» **Task to carry out**: Gather from the listing below each line that includes the word "finalNetCount", and copy it.

» **Data section**:
• • • • • • •

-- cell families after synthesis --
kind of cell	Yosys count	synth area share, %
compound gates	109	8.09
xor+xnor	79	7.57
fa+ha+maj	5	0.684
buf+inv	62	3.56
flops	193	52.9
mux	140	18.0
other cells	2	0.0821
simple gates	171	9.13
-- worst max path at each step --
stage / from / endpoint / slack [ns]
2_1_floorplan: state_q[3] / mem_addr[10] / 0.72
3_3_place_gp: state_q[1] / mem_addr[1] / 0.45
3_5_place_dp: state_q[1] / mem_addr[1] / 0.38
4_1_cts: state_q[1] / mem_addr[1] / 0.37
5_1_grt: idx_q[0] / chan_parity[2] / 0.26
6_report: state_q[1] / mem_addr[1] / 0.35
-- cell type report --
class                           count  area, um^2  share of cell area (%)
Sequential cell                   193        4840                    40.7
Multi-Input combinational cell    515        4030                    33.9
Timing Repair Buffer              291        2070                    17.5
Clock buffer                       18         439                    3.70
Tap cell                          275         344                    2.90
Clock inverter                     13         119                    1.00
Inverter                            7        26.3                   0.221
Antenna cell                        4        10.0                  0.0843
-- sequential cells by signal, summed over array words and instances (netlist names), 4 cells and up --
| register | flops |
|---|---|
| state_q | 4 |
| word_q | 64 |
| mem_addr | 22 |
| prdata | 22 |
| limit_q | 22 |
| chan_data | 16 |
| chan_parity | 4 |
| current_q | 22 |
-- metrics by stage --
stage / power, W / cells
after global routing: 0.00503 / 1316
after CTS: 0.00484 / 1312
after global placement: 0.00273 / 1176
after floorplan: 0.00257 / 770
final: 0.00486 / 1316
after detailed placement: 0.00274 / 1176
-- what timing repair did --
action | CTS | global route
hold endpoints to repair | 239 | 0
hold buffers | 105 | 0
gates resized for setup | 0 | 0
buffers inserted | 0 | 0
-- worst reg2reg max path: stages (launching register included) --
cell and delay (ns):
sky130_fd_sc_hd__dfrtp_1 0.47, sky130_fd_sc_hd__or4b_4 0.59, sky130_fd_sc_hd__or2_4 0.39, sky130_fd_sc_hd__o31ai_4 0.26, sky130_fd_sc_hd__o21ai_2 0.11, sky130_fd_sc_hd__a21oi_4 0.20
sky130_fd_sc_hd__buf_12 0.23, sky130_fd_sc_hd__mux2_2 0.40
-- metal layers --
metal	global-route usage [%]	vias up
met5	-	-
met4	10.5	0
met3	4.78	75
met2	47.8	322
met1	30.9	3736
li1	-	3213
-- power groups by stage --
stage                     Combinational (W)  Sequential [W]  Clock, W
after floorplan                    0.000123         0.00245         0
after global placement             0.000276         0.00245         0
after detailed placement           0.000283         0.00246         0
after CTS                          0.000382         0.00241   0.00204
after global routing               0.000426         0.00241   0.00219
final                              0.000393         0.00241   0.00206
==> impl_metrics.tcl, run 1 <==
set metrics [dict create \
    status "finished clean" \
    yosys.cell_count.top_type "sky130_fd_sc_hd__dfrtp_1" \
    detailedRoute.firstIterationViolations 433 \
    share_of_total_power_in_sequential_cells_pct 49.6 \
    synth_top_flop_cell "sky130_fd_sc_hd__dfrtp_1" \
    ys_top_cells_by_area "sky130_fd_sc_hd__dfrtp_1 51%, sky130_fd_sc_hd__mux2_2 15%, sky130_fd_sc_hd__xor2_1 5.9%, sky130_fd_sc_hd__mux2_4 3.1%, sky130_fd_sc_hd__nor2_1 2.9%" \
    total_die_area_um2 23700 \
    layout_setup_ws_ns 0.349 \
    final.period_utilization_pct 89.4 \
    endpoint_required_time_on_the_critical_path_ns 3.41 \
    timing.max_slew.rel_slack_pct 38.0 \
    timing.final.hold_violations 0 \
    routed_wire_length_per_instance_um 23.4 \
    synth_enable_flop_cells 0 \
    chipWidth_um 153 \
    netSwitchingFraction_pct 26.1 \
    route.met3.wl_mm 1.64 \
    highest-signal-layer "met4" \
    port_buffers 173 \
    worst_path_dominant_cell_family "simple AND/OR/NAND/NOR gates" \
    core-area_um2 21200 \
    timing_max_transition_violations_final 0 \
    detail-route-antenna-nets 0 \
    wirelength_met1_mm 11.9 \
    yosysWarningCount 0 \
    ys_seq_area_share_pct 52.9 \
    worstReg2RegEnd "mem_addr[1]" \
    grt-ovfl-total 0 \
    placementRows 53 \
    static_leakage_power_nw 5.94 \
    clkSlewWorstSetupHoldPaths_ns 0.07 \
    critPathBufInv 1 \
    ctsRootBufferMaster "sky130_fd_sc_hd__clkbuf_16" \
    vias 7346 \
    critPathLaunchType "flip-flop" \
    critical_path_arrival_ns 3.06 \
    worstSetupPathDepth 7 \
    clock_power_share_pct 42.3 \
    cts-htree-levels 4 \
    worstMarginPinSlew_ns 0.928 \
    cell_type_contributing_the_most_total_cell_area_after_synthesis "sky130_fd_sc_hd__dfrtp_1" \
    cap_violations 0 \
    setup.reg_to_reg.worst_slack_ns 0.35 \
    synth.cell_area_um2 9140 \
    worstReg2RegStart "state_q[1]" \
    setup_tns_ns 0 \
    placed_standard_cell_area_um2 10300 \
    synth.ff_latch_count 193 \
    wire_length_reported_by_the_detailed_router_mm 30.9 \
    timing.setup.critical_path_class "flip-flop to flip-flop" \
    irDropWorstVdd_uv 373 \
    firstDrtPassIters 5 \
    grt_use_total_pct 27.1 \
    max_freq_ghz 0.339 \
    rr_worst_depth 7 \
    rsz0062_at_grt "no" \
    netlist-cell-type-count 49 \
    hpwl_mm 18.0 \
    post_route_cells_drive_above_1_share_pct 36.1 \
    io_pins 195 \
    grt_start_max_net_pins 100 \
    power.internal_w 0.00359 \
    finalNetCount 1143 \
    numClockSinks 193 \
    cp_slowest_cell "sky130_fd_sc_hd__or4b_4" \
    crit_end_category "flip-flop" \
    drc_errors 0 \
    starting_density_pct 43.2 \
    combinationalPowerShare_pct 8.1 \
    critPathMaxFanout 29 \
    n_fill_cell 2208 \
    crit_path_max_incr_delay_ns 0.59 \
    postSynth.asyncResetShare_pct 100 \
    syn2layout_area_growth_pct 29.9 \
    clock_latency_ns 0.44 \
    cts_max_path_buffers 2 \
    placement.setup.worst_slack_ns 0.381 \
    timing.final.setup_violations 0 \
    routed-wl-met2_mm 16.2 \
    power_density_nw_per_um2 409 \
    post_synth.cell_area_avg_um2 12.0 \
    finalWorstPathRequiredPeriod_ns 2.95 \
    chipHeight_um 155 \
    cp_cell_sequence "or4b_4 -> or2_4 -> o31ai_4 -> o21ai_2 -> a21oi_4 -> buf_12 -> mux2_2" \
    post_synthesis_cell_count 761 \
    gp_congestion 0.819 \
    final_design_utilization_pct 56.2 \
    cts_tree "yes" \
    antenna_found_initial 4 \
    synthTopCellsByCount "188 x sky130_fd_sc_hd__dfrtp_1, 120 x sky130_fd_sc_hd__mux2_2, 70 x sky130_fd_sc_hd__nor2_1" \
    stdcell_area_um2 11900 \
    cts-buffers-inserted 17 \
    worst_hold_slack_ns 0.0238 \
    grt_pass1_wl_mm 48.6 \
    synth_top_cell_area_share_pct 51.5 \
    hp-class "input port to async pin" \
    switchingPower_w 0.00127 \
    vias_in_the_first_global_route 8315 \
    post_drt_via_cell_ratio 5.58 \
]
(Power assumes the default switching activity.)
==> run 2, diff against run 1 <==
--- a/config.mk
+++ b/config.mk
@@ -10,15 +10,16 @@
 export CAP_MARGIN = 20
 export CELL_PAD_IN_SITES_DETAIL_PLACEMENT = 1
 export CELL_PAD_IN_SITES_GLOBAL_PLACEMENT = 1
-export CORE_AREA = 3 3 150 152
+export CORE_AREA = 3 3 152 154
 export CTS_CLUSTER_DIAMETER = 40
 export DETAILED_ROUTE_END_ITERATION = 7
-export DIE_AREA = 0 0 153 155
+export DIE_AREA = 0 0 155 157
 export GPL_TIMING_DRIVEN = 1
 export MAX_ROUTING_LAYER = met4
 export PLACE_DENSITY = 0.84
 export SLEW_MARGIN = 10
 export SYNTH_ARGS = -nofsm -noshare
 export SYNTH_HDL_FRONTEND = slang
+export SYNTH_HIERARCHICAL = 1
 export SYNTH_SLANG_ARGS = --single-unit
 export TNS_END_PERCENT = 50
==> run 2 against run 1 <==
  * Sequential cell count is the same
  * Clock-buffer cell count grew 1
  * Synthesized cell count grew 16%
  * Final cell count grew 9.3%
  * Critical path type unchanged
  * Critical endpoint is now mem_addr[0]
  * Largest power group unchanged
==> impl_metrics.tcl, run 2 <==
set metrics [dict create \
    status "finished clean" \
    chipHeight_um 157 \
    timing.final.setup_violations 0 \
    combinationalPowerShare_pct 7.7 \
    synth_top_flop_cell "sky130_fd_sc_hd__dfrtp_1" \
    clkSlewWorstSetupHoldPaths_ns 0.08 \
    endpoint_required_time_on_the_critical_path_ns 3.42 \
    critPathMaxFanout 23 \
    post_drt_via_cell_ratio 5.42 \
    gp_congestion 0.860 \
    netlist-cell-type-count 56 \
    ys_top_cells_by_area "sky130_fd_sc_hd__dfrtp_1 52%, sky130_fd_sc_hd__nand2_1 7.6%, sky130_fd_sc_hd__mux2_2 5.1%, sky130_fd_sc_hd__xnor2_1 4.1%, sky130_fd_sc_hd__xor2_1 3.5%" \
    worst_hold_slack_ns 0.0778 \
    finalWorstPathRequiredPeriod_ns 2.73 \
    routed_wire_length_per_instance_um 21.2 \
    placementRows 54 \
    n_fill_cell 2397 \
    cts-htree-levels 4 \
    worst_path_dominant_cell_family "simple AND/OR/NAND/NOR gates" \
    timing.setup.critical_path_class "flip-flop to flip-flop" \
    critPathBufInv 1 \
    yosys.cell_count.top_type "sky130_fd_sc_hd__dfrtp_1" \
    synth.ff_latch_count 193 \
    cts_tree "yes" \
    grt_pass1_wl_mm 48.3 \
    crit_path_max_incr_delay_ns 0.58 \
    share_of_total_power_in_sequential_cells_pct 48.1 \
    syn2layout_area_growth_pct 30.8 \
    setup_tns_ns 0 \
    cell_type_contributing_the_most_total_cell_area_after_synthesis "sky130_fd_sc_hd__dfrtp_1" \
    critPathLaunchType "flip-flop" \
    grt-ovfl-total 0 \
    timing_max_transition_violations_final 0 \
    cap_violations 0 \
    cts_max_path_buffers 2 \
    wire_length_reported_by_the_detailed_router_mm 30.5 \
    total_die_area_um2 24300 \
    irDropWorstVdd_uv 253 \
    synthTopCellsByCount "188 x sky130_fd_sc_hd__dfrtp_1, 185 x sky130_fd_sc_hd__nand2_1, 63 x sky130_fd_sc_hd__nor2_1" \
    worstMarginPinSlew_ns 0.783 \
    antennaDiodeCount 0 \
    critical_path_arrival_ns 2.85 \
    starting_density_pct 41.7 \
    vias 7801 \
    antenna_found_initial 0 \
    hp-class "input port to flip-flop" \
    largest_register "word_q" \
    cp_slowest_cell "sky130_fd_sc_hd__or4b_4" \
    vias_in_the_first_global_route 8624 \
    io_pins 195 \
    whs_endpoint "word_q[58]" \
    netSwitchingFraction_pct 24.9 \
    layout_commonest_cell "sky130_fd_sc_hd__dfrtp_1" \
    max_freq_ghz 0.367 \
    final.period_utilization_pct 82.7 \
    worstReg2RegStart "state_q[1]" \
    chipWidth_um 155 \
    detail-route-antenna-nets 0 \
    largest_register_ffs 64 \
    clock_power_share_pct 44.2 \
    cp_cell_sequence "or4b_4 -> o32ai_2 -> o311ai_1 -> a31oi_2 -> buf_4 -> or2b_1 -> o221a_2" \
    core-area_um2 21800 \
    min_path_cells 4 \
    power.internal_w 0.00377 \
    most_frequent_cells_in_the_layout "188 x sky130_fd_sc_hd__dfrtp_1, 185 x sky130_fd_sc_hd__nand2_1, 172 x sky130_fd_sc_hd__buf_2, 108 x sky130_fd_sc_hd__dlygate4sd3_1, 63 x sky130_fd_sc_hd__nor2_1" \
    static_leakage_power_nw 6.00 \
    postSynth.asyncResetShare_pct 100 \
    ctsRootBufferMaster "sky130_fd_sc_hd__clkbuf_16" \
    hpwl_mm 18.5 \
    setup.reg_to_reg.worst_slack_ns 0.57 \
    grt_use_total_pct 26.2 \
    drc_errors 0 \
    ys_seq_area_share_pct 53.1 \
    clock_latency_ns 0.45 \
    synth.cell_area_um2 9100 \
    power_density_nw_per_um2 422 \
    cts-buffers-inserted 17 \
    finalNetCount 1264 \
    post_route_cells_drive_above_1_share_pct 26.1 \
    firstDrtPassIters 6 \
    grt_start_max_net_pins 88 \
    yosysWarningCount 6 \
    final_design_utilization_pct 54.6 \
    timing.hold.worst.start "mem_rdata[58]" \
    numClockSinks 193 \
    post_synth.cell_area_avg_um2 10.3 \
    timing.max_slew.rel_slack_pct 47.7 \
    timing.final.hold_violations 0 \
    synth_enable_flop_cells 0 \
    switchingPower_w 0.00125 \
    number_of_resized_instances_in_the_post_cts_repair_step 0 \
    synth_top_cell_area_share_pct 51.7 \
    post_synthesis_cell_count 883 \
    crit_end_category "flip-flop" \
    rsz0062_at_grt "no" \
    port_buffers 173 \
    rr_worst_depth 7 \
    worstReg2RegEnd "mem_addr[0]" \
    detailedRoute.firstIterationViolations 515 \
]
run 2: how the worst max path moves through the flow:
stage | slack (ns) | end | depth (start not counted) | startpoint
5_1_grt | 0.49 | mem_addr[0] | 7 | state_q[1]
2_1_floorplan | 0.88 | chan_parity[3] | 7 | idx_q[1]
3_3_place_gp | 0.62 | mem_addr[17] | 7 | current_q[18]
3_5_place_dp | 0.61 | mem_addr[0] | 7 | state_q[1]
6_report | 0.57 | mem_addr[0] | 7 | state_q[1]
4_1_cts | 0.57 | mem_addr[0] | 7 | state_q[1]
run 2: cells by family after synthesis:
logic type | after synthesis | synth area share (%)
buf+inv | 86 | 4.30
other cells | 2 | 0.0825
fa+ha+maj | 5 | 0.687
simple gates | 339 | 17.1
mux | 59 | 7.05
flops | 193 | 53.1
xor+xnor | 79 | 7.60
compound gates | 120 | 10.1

• • • • • • •

» **Answer for the task**:
    finalNetCount 1143 \
    finalNetCount 1264 \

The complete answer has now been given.